During World War I, he and his son, Harold, were working on an aeroplane engine which received favorable comment from the National Advisory Committee for Aeronautics and engineers such as Elmer Sperry, the inventor of the gyroscopic compass and stabilizing devices. The war ended before the engine was fully developed, and the idea was dropped.

During the early years, NASH developed vacuum stream heating systems and vacuum sewage collection systems for many of the growing USA cities. NASH also developed vacuum pumps which were applied in the manufacture of pulp and paper and in the sugar industry. During the mid-20th century, NASH continued expanding into industrial markets such as paper, power, petrochemical, general industrial and food markets.

===International markets===
Nash further expanded into international markets with manufacturing, sales and services centers throughout these regions.
- The Nash Engineering Co. of Canada, Ltd.
- Nash Engineering Company (Great Britain) Ltd.
- Nash do Brasil
- Nash International Company (NIC) organized |
- Nash-Hytor established in Sweden |
- Nash de Belgique
- Nash Korea office established

In 2002, Nash Engineering attracted private equity finance from Audax (Boston) and merged with Siemens to become Nash Elmo.
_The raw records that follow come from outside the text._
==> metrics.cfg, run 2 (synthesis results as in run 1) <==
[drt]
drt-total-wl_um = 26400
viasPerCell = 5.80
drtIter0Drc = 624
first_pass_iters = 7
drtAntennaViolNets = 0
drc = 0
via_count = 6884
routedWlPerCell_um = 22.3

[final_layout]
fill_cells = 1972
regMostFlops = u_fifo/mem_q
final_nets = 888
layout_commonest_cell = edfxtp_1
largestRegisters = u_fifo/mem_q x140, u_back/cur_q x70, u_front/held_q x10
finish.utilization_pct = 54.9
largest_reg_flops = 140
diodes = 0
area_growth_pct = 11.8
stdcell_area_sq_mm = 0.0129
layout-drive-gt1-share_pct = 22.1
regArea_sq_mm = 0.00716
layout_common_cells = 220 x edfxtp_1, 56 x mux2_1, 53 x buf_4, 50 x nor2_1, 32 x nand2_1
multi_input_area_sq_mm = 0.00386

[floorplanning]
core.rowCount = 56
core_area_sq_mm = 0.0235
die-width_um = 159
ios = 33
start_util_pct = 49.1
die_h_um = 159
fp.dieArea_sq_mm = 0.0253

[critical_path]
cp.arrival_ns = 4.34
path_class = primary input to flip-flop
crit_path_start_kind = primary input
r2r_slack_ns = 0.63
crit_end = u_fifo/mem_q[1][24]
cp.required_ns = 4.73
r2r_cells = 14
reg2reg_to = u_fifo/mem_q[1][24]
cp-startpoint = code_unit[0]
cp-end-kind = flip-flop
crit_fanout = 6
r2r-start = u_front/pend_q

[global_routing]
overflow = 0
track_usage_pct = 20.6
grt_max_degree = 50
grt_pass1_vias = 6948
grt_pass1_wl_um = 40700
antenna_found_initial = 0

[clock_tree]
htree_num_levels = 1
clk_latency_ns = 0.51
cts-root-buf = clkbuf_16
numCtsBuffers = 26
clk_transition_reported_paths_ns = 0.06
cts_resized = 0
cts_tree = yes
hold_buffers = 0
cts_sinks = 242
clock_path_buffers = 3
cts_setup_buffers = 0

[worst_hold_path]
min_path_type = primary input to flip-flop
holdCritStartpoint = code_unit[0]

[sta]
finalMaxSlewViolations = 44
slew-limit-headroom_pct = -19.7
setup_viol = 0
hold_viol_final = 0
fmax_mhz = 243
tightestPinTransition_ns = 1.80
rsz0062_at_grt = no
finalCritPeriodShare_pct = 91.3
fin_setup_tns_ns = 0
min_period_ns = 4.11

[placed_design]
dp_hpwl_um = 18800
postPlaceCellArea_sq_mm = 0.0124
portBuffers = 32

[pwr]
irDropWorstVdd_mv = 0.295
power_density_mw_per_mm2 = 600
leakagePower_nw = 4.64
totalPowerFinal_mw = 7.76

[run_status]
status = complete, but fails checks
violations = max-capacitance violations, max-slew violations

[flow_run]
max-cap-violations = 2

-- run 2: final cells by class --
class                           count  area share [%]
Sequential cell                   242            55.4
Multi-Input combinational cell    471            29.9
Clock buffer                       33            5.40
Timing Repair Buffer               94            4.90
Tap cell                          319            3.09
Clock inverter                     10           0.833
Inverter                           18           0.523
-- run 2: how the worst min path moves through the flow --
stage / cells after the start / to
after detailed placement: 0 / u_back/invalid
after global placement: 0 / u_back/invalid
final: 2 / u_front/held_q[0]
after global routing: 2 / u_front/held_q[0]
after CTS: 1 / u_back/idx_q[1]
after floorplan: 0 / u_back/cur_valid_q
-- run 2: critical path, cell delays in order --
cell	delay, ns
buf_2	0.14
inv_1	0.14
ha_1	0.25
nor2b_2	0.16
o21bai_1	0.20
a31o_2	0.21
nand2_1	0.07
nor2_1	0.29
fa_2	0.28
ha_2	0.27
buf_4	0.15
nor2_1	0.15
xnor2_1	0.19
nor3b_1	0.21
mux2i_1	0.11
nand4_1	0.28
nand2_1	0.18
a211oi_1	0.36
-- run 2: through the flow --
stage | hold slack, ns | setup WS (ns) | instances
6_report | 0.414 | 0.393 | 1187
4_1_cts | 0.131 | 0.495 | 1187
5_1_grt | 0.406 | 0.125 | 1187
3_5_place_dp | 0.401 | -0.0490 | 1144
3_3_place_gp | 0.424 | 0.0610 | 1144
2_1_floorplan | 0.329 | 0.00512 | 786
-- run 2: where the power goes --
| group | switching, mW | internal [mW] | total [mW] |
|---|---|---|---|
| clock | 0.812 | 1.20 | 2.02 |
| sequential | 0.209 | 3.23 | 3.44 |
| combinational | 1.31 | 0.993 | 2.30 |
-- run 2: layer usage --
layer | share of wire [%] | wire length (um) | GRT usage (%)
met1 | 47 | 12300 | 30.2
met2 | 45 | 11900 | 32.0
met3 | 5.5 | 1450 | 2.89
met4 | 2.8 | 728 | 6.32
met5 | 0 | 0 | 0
File: src/rtl/sorted_priority_queue_core_macros.svh
// Assertion macros shared by the sorted priority queue design.
`ifndef SORTED_PRIORITY_QUEUE_CORE_MACROS_SVH
`define SORTED_PRIORITY_QUEUE_CORE_MACROS_SVH

// Same-cycle implication, checked outside reset.
`define SPQ_ASSERT_IMP(lbl, clk, rst_n, ante, cons) \
    lbl: assert property (@(posedge clk) disable iff (!rst_n) (ante) |-> (cons)) \
        else $error("sorted priority queue check failed");

// Next-cycle implication, checked outside reset.
`define SPQ_ASSERT_NXT(lbl, clk, rst_n, ante, cons) \
    lbl: assert property (@(posedge clk) disable iff (!rst_n) (ante) |=> (cons)) \
        else $error("sorted priority queue check failed");

`endif

File: src/rtl/spq_pkg.sv
// Types and constants of the sorted priority queue.
`timescale 1ns / 1ps
package spq_pkg;

    localparam int QUEUE_DEPTH = 16;
    localparam int CNT_W       = $clog2(QUEUE_DEPTH + 1);
    localparam int ENTRY_CNT_W = 5;

    localparam logic OP_INSERT = 1'b0;
    localparam logic OP_POP    = 1'b1;

    localparam logic [1:0] ST_DONE  = 2'd0;
    localparam logic [1:0] ST_EMPTY = 2'd1;
    localparam logic [1:0] ST_FULL  = 2'd2;

    typedef struct packed {
        logic [15:0] customer;
        logic [23:0] amount;
        logic [2:0]  prio;
    } spq_entry_t;

    // Broadcast to every cell for one accepted beat.
    typedef struct packed {
        logic       ins;
        logic       pop;
        spq_entry_t item;
    } spq_cmd_t;

    // What a cell shows to its neighbors.
    typedef struct packed {
        logic       valid;
        spq_entry_t entry;
    } spq_link_t;

endpackage
### src/hq_pkg.sv
// ----------------------------------------------------------------------------
// hq_pkg
// Shared types and codes for the four-ary max heap queue.
// ----------------------------------------------------------------------------
package hq_pkg;

    localparam int ARITY   = 4;
    localparam int PRIO_W  = 16;
    localparam int TAG_W   = 16;
    localparam int ENTRY_W = PRIO_W + TAG_W;
    localparam int STAT_W  = 2;
    localparam int OCC_W   = 11;

    localparam logic KIND_INSERT = 1'b0;
    localparam logic KIND_REMOVE = 1'b1;

    localparam logic [STAT_W-1:0] STAT_OK    = 2'd0;
    localparam logic [STAT_W-1:0] STAT_EMPTY = 2'd1;
    localparam logic [STAT_W-1:0] STAT_FULL  = 2'd2;

    // Priority reported by a remove on an empty queue
    localparam logic signed [PRIO_W-1:0] EMPTY_PRIO = -16'sd1;

    typedef struct packed {
        logic signed [PRIO_W-1:0] prio;
        logic [TAG_W-1:0]         tag;
    } entry_t;

    // One memory row holds the ARITY children of one node
    typedef entry_t [ARITY-1:0] row_t;

    typedef struct packed {
        logic                     kind;
        logic signed [PRIO_W-1:0] priority_req;
        logic [TAG_W-1:0]         payload;
    } req_t;

    typedef struct packed {
        logic [STAT_W-1:0]        status;
        logic signed [PRIO_W-1:0] out_priority;
        logic [TAG_W-1:0]         out_payload;
        logic [OCC_W-1:0]         occupancy;
    } rsp_t;

    typedef struct packed {
        logic                     rd_en;
        logic                     wr_en;
        logic [1:0]               wr_lane;
    } mem_ctl_t;

endpackage

### src/hq_pick.sv
// ----------------------------------------------------------------------------
// hq_pick
// Child selection: greatest priority among lane 0 and the valid upper lanes
// of a row, the lowest lane winning a tie.
// ----------------------------------------------------------------------------
module hq_pick (
    input  hq_pkg::row_t             row,
    input  logic [hq_pkg::ARITY-1:0] lane_valid,
    output logic [1:0]               best_lane,
    output hq_pkg::entry_t           best_entry
);

    always_comb
    begin
        best_lane  = 2'd0;
        best_entry = row[0];
        for (int k = 1; k < hq_pkg::ARITY; k++)
        begin
            // strictly greater keeps the lower lane on a tie
            if (lane_valid[k] && (row[k].prio > best_entry.prio))
            begin
                best_lane  = 2'(k);
                best_entry = row[k];
            end
        end
    end

endmodule

### config.mk
export PLATFORM = sky130hd
export DESIGN_NAME = hq_pick
export DESIGN_NICKNAME = d
export VERILOG_FILES = /design/src/hq_pkg.sv /design/src/hq_pick.sv
export SDC_FILE = /design/constraint.sdc
export NUM_CORES = 1
export LEC_CHECK = 0
export BUFFER_PORTS_ARGS = -buffer_cell sky130_fd_sc_hd__buf_2
export CAP_MARGIN = 20
export CORE_MARGIN = 3
export CORE_UTILIZATION = 48
export DETAILED_ROUTE_END_ITERATION = 12
export PLACE_DENSITY_LB_ADDON = 0.2
export SLEW_MARGIN = 20
export SYNTH_ARGS = -nofsm -noshare
export SYNTH_HDL_FRONTEND = slang
export SYNTH_SLANG_ARGS = --single-unit
### constraint.sdc
create_clock -name vclk -period 14.91
set_clock_uncertainty 0.1 [all_clocks]
set_input_delay 0 -clock vclk [all_inputs]
set_output_delay 0 -clock vclk [all_outputs]
set_load 0.1 [all_outputs]
# --- Word level (Yosys, flattened, before mapping) ---
# Cells that the tools add are included.
word_totals:
  register_bits: 0
  inputBits: 132
  output_inout_bits: 34
  wordCells: 12
op_classes:
  magnitude_cmp: 3
  mux: 6
  reduce_logical: 3
op_table:
  columns: ["cell", "n"]
  rows:
  - ["$mux 32", 3]
  - ["$gt 16x16->1", 3]
  - ["$mux 2", 2]
  - ["$logic_and 1x1->1", 3]
  - ["$mux 1", 1]

# --- Logic depth before layout (Yosys ltp) ---
depth:
  depth_word: 9
  ltp_mapped: 34

# --- Worst setup path before layout ---
# OpenSTA, ideal clock, no wires.
synth_timing:
  kind: "input-to-output"
  from: "input port row[23] (netlist name)"
  to: "output port best_lane[1]"
  t_arrival_ps: 8092
  setup_slack_ps: 6718
  path_stages: 32
  n_path_buf: 4
  path_cell_list: "inv_1 ha_1 and3_4 a221o_1 a2111o_1 o31ai_4 nor2_2 buf_2 clkbuf_1 a21oi_1 ha_1 a21o_1 a21o_1 a21o_1 a21o_1 a21o_1 a21oi_1 o211ai_2 o211ai_4 buf_6 mux2i_1 ha_1 a21o_1 a21o_1 a21o_1 a21o_1 a21oi_1 nor2_1 a211oi_1 mux2i_1 clkbuf_1 o21ai_0"
synth_between:
  elab_chain_cells: 9
synth_lines:
  columns: ["element", "line", "text"]
  rows:
  - ["start: declaration", "hq_pick.sv:7", "input hq_pkg::row_t row,"]
  - ["$gt 16x16->1", "hq_pick.sv:20", "if (lane_valid[k] && (row[k].prio > best_entry.prio))"]
  - ["$logic_and 1x1->1", "hq_pick.sv:20", null]
  - ["$mux 32 *", "hq_pick.sv:20", null]
  - ["$gt 16x16->1", "hq_pick.sv:20", null]
  - ["$logic_and 1x1->1", "hq_pick.sv:20", null]
  - ["$mux 32", "hq_pick.sv:20", null]
  - ["$gt 16x16->1", "hq_pick.sv:20", null]
  - ["$logic_and 1x1->1", "hq_pick.sv:20", null]
  - ["$mux 2 *", "hq_pick.sv:20", null]
  - ["end: declaration", "hq_pick.sv:9", "output logic [1:0] best_lane,"]
# Every way passes the cells marked *; elsewhere a longest branch is shown, timed or not.

==> results.py <==
metrics = {
    "clock_network": {
        "cts_setup_buffers": 0,
        "postCtsHoldBufs": 0,
        "cts_resized": 0,
    },
    "logic_synthesis": {
        "postSynthAreaPerCell_um2": 7.526,
        "yosys.cell_types.count": 46,
        "synth_commonest_cells": "inv_1, mux2i_1, ha_1",
        "yosysTopAreaCellShare_pct": 22.83,
        "yosysTopAreaCell": "ha_1",
        "netlist_instances": 335,
        "synth_seq_area_share_pct": 0,
        "ys.warnings.count": 0,
        "syn_nets": 513,
        "synth_area_leaders": "ha_1, mux2i_1, inv_1, o2bb2ai_2, a21oi_1",
        "synthesis.area_mm2": 0.002521,
        "yosysMostFrequentCell": "inv_1",
    },
    "route": {
        "top_layer_used": "met4",
        "drc": 0,
        "firstDrtPassIters": 4,
        "vias": 2988,
        "met3_length_um": 535,
        "ant_nets": 0,
        "drt-total-wl_um": 7718,
        "wl_met2_um": 3620,
        "routedWlPerCell_um": 13.91,
        "drt_iter0_markers": 141,
        "met1_length_um": 3407,
        "viasPerCell": 5.384,
    },
    "worst_setup_path": {
        "startpoint_type": "input port",
        "crit_fanout": 50,
        "max_stage_delay_ns": 0.84,
        "required_ns": 14.81,
        "crit_path_frequent_cell": "a21o_1",
        "endpoint_kind": "output port",
        "worst_path_max_delay_cell": "nor2_4",
        "worstSetupPathType": "in -> out",
        "critPathArrivalTime_ns": 7.99,
    },
    "power": {
        "combPwrFrac_pct": 100.0,
        "vdd_ir_drop_max_mv": 0.09261,
        "internal-power_uw": 91.04,
        "seq_power_share_pct": 0,
        "pwr-share-clk_pct": 0,
        "power_density_mw_per_mm2": 109.7,
        "p_leak_nw": 1.964,
        "power.switching_uw": 280.1,
        "total_power_uw": 371.1,
        "netSwitchingFraction_pct": 75.47,
    },
    "die": {
        "die_y_um": 78.48,
        "die_x_um": 78.48,
        "row_count": 25,
        "fp.dieArea_mm2": 0.006158,
        "core_mm2": 0.004911,
        "initial_core_util_pct": 51.34,
        "ioPinCount": 166,
    },
    "layout": {
        "seq_cells": 0,
        "regArea_um2": 0,
        "diodes": 0,
        "fillers": 459,
        "fin_nets": 668,
        "clock_buffers": 0,
        "drive_gt1_share_pct": 38.73,
        "final_util_pct": 68.87,
        "syn_to_final_growth_pct": 34.14,
    },
    "grt": {
        "grt_overflow": 0,
        "antenna_found_initial": 0,
        "grt_pass1_vias": 2813,
        "track_usage_pct": 23.24,
        "grt_pass1_wl_um": 12210,
        "grt_max_degree": 51,
    },
    "sta": {
        "final_hold_viol_count": 0,
        "slew_violations": 0,
        "rsz0062_at_grt": "no",
        "max_freq_ghz": 0.1236,
        "setup_viol": 0,
        "finalSetupTns_ns": 0,
        "min_period_ns": 8.089,
        "hold_slack_ns": 0.3870,
        "maxSlewHeadroom_pct": 29.24,
        "worst_slew_pin_slew_ns": 1.059,
        "post-route-period-util_pct": 54.25,
        "setup_ws_ns": 6.821,
    },
    "placement": {
        "post-place-ws_ns": 6.827,
        "io_buffers": 165,
        "dpl.hpwl_um": 6538,
        "gp_congestion": 0.8116,
    },
    "min_path": {
        "hp-class": "in -> out",
        "holdPathStages": 3,
        "worstHoldEndpoint": "best_entry[7]",
        "hp-start": "row[103]",
    },
    "outcome": {
        "status": "finished, final reports clean",
    },
    "job": {
        "maxCapViolations": 0,
    },
}
-- kinds of logic (layout without fill, tap and decap cells) --
family                   count (synthesis)  after routing  synth area share [%]
adder cells (fa/ha/maj)                 46             46                 22.83
AND/OR/NAND/NOR                         79             79                 16.28
buffers and inverters                   64            217                 10.62
multiplexers                            50             50                 20.15
AO/OA/AOI/OAI                           96             96                 30.12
A 2004 acquisition by Gardner Denver Inc. resulted in Gardner Denver Nash.

===Publications===
Some works published by the Nash Engineering Company include:
- "Nash Vacuum Pump and Compressor Packages for Service Aboard Ship" (1973)
- "Priming Centrifugal Pumps Aboard Ship: A Manual" (1951)
- Harold E. Adams (1937). "Accurate Air Measurement by Nash Orifice Method"

==Public life==
In 1922 Nash was elected as a representative to the Connecticut State Legislature.

==Awards==
In 1921 Nash's alma mater the Stevens Institute recognized his outstanding achievements by awarding him the degree of Doctor of Engineering (E.D.).